Suddenly, Lucia, the student Nate was supposedly having affair with, is missing. Couple of days later, she is found dead in the mill. And, Nate doesn’t have an alibi for her time of death. And no one believes him, not even his own wife, who finds Lucia’s photo on his phone.
Who killed Lucia?
Was it Nate? Was he trying to cover his affair? Was he having an affair at all?
Or was it his wife Alicia? Was she trying to save her marriage? Was she jealous of him spending his time with the students instead of their autistic son?
Or was it Lucia’s abusive family that she was trying to escape from?

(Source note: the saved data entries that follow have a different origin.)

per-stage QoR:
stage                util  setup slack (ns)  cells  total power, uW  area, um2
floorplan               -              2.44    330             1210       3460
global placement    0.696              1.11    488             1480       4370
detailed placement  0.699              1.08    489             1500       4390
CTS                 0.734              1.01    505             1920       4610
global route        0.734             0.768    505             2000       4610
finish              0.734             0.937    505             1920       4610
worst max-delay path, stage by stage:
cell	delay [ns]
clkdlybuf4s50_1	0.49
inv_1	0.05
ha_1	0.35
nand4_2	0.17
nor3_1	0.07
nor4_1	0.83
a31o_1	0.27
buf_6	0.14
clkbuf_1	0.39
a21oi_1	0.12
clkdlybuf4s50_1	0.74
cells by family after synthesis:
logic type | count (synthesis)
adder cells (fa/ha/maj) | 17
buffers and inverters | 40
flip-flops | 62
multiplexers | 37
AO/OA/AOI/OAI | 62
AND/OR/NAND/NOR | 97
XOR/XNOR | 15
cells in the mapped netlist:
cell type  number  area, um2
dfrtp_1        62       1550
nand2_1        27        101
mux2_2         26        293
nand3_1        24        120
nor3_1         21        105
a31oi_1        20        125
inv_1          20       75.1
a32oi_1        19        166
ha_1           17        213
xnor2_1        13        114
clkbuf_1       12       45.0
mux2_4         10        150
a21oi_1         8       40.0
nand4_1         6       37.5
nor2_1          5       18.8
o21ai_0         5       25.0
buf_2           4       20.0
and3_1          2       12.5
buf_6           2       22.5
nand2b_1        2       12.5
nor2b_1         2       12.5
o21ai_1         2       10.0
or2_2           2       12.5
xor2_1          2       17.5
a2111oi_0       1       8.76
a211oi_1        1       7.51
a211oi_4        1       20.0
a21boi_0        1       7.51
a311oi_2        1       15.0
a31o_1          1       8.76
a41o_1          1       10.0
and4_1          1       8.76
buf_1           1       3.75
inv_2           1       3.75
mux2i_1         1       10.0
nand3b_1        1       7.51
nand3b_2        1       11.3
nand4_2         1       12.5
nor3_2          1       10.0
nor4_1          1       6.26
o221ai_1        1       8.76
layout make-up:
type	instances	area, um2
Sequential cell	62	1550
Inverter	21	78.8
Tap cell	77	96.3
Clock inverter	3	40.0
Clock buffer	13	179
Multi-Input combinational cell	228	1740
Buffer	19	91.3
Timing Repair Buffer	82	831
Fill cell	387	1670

At first, it was hard for me to get into the story. There are few characters and every one of them has his/her own story. All of them have their own point of view. Nate, Alicia, Lucia, Bridget. Destroyed dreams, broken hearts, hopes for better future that burst like a soap bubbles. The author portrayed each character with lots of emotions, lots of wounds, lots of emotional pain. I could peek into the mind and soul of every character and easily understand why they do the things they do. When I finally managed to get into the story, I couldn’t put the book down. I wanted to find out what the hell was going on. It was like a Twin Peaks story, a mystery surrounded with the surreal. So if you are a fan of Twin Peaks, or, you simply like psychological thrillers set in the country, this is a read for you.